14. Backup data and Network transport Compression
Fast RMAN Compression
Compresses the backup set contents before writing them to disk or tape
No extra decompression steps are required during recovery when you use RMAN compression.
High performance, industry standard compression algorithm
40% faster backup compression versus Oracle Database 10g
Suitable for fast, incremental daily backups
Reduces network usage
Data Guard Network Compression
Compression of redo traffic over the network during redo gap resolution
Improves redo transport performance
Gap resolution is up to 2x faster

15. Summary
Advanced Compression Option contains comprehensive data compression capabilities for all types of data
Structured, Unstructured, Backup, Network Transport
Reduces storage consumption by 2 to 3 times
Improves read performance
Enhances memory, buffer cache utilization
Complete application transparency
Benefits diverse application workloads
So, to sum it up, as we have seen Advanced Compression Option in Oracle Database 11g contains a compelling set of compression technologies to help customers deal with data volume explosion in a cost effective manner without compromising application performance.
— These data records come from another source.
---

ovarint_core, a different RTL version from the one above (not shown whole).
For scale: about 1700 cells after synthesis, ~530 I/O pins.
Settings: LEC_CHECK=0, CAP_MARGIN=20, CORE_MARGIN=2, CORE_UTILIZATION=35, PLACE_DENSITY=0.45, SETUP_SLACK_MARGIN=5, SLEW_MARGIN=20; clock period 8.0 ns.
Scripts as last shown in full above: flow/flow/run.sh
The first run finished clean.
This design comes from an exercise in tuning for small area on the open sky130 flow, not from production work. The RTL was checked by simulation tests, not by an equivalence proof against the original design. Power figures rest on the tool's default switching activity, not on a simulated workload.

==> flow/design.v <==
module bms_crc8_step (
    input  wire [7:0] crc_in,
    input  wire [7:0] data_in,
    output reg  [7:0] crc_out
);
    integer i;
    reg [7:0] a;
    always @(*) begin
        a = crc_in ^ data_in;
        for (i = 0; i < 8; i = i + 1) begin
            if (a[7])
                a = {a[6:0], 1'b0} ^ 8'h07;
            else
                a = {a[6:0], 1'b0};
        end
        crc_out = a;
    end
endmodule
module bms_frame_codec (
    input  wire        clk,
    input  wire        rst,
    input  wire        op_valid,
    output wire        op_ready,
    input  wire [7:0]  op_code,
    input  wire [31:0] op_arg,
    input  wire        hin_valid,
    output wire        hin_ready,
    input  wire [7:0]  hin_data,
    output wire        res_valid,
    input  wire        res_ready,
    output wire [3:0]  res_code,
    output wire [31:0] res_data,
    output wire        hout_valid,
    input  wire        hout_ready,
    output wire [7:0]  hout_data,
    output wire        tx_valid,
    input  wire        tx_ready,
    output wire [7:0]  tx_data,
    input  wire        rx_valid,
    output wire        rx_ready,
    input  wire        rx_tmo,
    input  wire [7:0]  rx_data
);
    localparam [3:0] S_IDLE    = 4'd0;
    localparam [3:0] S_TX_HDR  = 4'd1;      
    localparam [3:0] S_TX_PAY  = 4'd2;      
    localparam [3:0] S_RX_PRE  = 4'd3;      
    localparam [3:0] S_RX_SYNC = 4'd4;      
    localparam [3:0] S_RX_HDR  = 4'd5;      
    localparam [3:0] S_RX_PAY  = 4'd6;      
    localparam [3:0] S_RES     = 4'd7;      
    localparam [3:0] S_RESP    = 4'd8;      
    localparam [3:0] S_POUT    = 4'd9;      
    localparam [1:0] X_OK = 2'd0, X_NP = 2'd1, X_BI = 2'd2, X_BO = 2'd3;
    reg [3:0]  st;
    reg [1:0]  xc;
    reg [31:0] h;         
    reg [7:0]  cnt;
    reg [7:0]  crc_acc;
    reg [7:0]  crc_w;
    reg [7:0]  ph;        
    reg        hv;
    reg [2039:0] ring;    
    wire [7:0] len = h[31:24];
    wire       at_len = (cnt == len);
    wire       aligned = (ph == cnt);
    wire in_rx = (st == S_RX_PRE) || (st == S_RX_SYNC) || (st == S_RX_HDR) || (st == S_RX_PAY);
    reg [7:0] tx_b;
    always @(*) begin
        if (st == S_TX_PAY)
            tx_b = at_len ? crc_w : hin_data;
        else
            tx_b = cnt[3] ? h[7:0] : (cnt[2:0] == 3'd7) ? 8'hF0 : 8'h55;
    end
    assign op_ready   = (st == S_IDLE);
    assign tx_valid   = (st == S_TX_HDR) || ((st == S_TX_PAY) && (at_len || hin_valid));
    assign tx_data    = tx_b;
    assign hin_ready  = (st == S_TX_PAY) && !at_len && tx_ready;
    assign rx_ready   = in_rx && (st != S_RX_PAY || at_len || aligned);
    assign res_valid  = (st == S_RES) || (st == S_RESP);
    assign res_code   = {xc[1] & xc[0], 1'b0, xc[1] ^ xc[0], xc[1]};
    assign res_data   = h;
    assign hout_valid = hv;
    assign hout_data  = h[7:0];
    wire tx_take = tx_valid && tx_ready;
    wire rx_take = rx_valid && rx_ready;
    wire wr      = rx_take && !rx_tmo && (st == S_RX_PAY) && !at_len;
    wire [7:0] crc_acc_next, crc_w_next;
    bms_crc8_step u_crc_acc (.crc_in(crc_acc), .data_in(op_arg[7:0]), .crc_out(crc_acc_next));
    bms_crc8_step u_crc_w   (.crc_in(crc_w),   .data_in(in_rx ? rx_data : tx_b), .crc_out(crc_w_next));
    always @(posedge clk) begin
        ring <= {ring[2031:0], ring[2039:2032]};
        if (wr)
            ring[15:8] <= rx_data;
    end
    always @(posedge clk) begin
        if (rst || ph == 8'd254)
            ph <= 8'd0;
        else
            ph <= ph + 8'd1;
    end
    always @(posedge clk) begin
        if (rst) begin
            st      <= S_IDLE;
            crc_acc <= 8'h00;
            hv      <= 1'b0;
        end else begin
            case (st)
            S_IDLE: if (op_valid) begin
                cnt   <= 8'd3;
                crc_w <= 8'h00;
                xc    <= X_OK;
                st    <= S_RES;
                case (op_code)
                8'h00: begin
                    crc_acc <= 8'h00;
                    h       <= 32'd0;
                end
                8'h01: begin
                    crc_acc <= crc_acc_next;
                    h       <= {24'd0, crc_acc_next};
                end
                8'h03: begin
                    h <= op_arg;
                    if (op_arg[6:0] != 7'd0) begin
                        xc <= X_BI;
                        h  <= {24'd0, op_arg[7:0]};
                    end else begin
                        st <= S_TX_HDR;
                    end
                end
                8'h04: st <= S_RX_PRE;
                default: begin
                    xc <= X_BO;
                    h  <= {24'd0, op_code};
                end
                endcase
            end
            S_TX_HDR: if (tx_ready) begin
                cnt <= cnt + 8'd1;
                if (cnt[3]) begin
                    crc_w <= crc_w_next;
                    h     <= {h[7:0], h[31:8]};
                end
                if (cnt[3] && cnt[1:0] == 2'd3) begin
                    cnt <= 8'd0;
                    st  <= S_TX_PAY;
                end
            end
            S_TX_PAY: if (tx_take) begin
                if (at_len) begin
                    h  <= {23'd0, {1'b0, len} + 9'd10};
                    st <= S_RES;
                end else begin
                    crc_w <= crc_w_next;
                    cnt   <= cnt + 8'd1;
                end
            end
            S_RX_PRE, S_RX_SYNC, S_RX_HDR, S_RX_PAY: if (rx_take) begin
                if (rx_tmo) begin
                    xc <= X_NP;
                    h  <= {31'd0, st != S_RX_PRE};
                    st <= S_RES;
                end else begin
                    case (st)
                    S_RX_PRE: if (rx_data == 8'h55) st <= S_RX_SYNC;
                    S_RX_SYNC: begin
                        cnt <= 8'd0;
                        if (rx_data == 8'hF0) begin
                            st <= S_RX_HDR;
                        end else if (rx_data != 8'h55) begin
                            xc <= X_NP;
                            h  <= 32'd2;
                            st <= S_RES;
                        end
                    end
                    S_RX_HDR: begin
                        h     <= {rx_data, h[31:16], h[15], 7'd0};
                        crc_w <= crc_w_next;
                        cnt   <= cnt + 8'd1;
                        if (cnt[1:0] == 2'd3) begin
                            cnt <= 8'd0;
                            st  <= S_RX_PAY;
                        end
                    end
                    default: begin  
                        if (at_len) begin
                            cnt <= 8'd0;
                            if (rx_data == crc_w) begin
                                st <= S_RESP;
                            end else begin
                                xc <= X_NP;
                                h  <= 32'd3;
                                st <= S_RES;
                            end
                        end else begin
                            crc_w <= crc_w_next;
                            cnt   <= cnt + 8'd1;
                        end
                    end
                    endcase
                end
            end
            S_RES: if (res_ready) st <= S_IDLE;
            S_RESP: if (res_ready) st <= S_POUT;
            default: begin  
                if ((!hv || hout_ready) && at_len) begin
                    hv <= 1'b0;
                    st <= S_IDLE;
                end else if ((!hv || hout_ready) && aligned) begin
                    h[7:0] <= ring[7:0];
                    hv     <= 1'b1;
                    cnt    <= cnt + 8'd1;
                end else if (hout_ready) begin
                    hv <= 1'b0;
                end
            end
            endcase
        end
    end
endmodule
export LEC_CHECK = 0
export CAP_MARGIN = 20
export CORE_MARGIN = 2
export CORE_UTILIZATION = 50
export PLACE_DENSITY = 0.9
export SLEW_MARGIN = 20
create_clock -name core_clock -period 10.0 [get_ports {clk}]
standard.sh (not shown) runs the stock make flow with config.mk's settings and CLKGATE_MAP_FILE= SYNTH_SCRIPT=/design/flow/synth_recipe.tcl, a recipe that flattens the netlist after the stock synthesis.
==> flow/flow/run.sh <==
#!/bin/bash
# Standard ORFS layout (the standard.sh), with two changes:
#  - clock tree: clkbuf_16 buffers, clusters of at most 32 sinks within 60 um,
#    and no dummy loads;
#  - port buffers: buf_1 cells.
set -euo pipefail
bash standard.sh \
  "CTS_ARGS=-sink_clustering_enable -repair_clock_nets -dont_use_dummy_load -sink_clustering_size 32 -sink_clustering_max_diameter 60 -buf_list sky130_fd_sc_hd__clkbuf_16" \
  "BUFFER_PORTS_ARGS=-buffer_cell sky130_fd_sc_hd__buf_1" \
  finish > flow_make.log 2>&1
Change:
==> flow/flow/run.sh (replaced) <==
#!/bin/bash
# Standard ORFS layout (the standard.sh), with two changes:
#  - clock tree: clkbuf_8 buffers, clusters of at most 12 sinks within 40 um,
#    and no dummy loads;
#  - port buffers: buf_1 cells.
set -euo pipefail
bash standard.sh \
  "CTS_ARGS=-sink_clustering_enable -repair_clock_nets -dont_use_dummy_load -sink_clustering_size 12 -sink_clustering_max_diameter 40 -buf_list sky130_fd_sc_hd__clkbuf_8" \
  "BUFFER_PORTS_ARGS=-buffer_cell sky130_fd_sc_hd__buf_1" \
  finish > flow_make.log 2>&1
- CORE_UTILIZATION: 50 -> 65
- PLACE_DENSITY: 0.9 -> unset
Result:
- setup slack is worse by 260 ps
- utilization grows by 17 points
- maximum frequency fell by about 5%
- via count rises by 3.3%
- flip-flop and latch count is unchanged
- power grows by 3.3%


Setup of P:
Starts from the design.v that is shown in full above.
export LEC_CHECK = 0
export CAP_MARGIN = 20
export CORE_MARGIN = 2
export CORE_UTILIZATION = 50
export PLACE_DENSITY = 0.9
export SLEW_MARGIN = 20
create_clock -name core_clock -period 10.0 [get_ports {clk}]
==> flow/flow/run.sh <==
#!/bin/bash
# Standard ORFS layout (the standard.sh), with two changes:
#  - clock tree: clkbuf_16 buffers, clusters of at most 28 sinks within 60 um,
#    and no dummy loads;
#  - port buffers: buf_1 cells.
set -euo pipefail
bash standard.sh \
  "CTS_ARGS=-sink_clustering_enable -repair_clock_nets -dont_use_dummy_load -sink_clustering_size 28 -sink_clustering_max_diameter 60 -buf_list sky130_fd_sc_hd__clkbuf_16" \
  "BUFFER_PORTS_ARGS=-buffer_cell sky130_fd_sc_hd__buf_1" \
  finish > flow_make.log 2>&1
### P -> Q
- changing CORE_UTILIZATION from 50 to 65
- removing PLACE_DENSITY (formerly 0.9)
==> flow/flow/run.sh <==
#!/bin/bash
# Standard ORFS layout (the standard.sh), with two changes:
#  - clock tree: clkbuf_16 buffers, clusters of at most 24 sinks within 60 um,
#    and no dummy loads;
#  - port buffers: buf_1 cells.
set -euo pipefail
bash standard.sh \
  "CTS_ARGS=-sink_clustering_enable -repair_clock_nets -dont_use_dummy_load -sink_clustering_size 24 -sink_clustering_max_diameter 60 -buf_list sky130_fd_sc_hd__clkbuf_16" \
  "BUFFER_PORTS_ARGS=-buffer_cell sky130_fd_sc_hd__buf_1" \
  finish > flow_make.log 2>&1
[summary]
- Higher global-route met2 utilization goes to Q over P.
- Q vs P on cell-internal power: Q is the higher one.
- Per the final summary, Q finished and its layout is clean on timing, DRC and antenna.
- In the reports for P and Q, the smaller total power draw belongs to P.

[separate check: timing with driven ports]
Ports are ideal in the flow. The routed layouts listed here were re-timed in OpenROAD.
Step 1 sets driving cells, clkbuf_16 on the clock port and buf_2 on the other inputs (assumed; they add their load-dependent delay and slew).
Step 2 also shifts input and output timing later by t, the mid clock arrival at the registers, as if the neighbouring blocks saw the same clock.
Three values: no drivers, after step 1, after step 2; two values: the first two.
run	shift t [ns]	setup slack, ns	latest minus earliest clock arrival (ns)	worst slew at a driven data input, ns	cell pins on the clock port's net
the first run of note 1	0.686	4.809 / 4.743 / 5.284	0.071 / 0.071	0.15	1
the second run of note 1	0.863	4.546 / 4.489 / 5.322	0.164 / 0.163	0.09	1
P	0.687	4.837 / 4.772 / 5.287	0.062 / 0.062	0.14	1
Q	0.698	4.703 / 4.636 / 5.330	0.119 / 0.119	0.08	1
After both steps every run listed still meets setup and hold.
Our compression technologies not only reduce disk space requirements, they improve application performance, enhance memory and network efficiency and can be used with any application out of the box. We are very excited about this technology and truly hope that this offering will help customers manage their large volume of data in the most cost effective manner.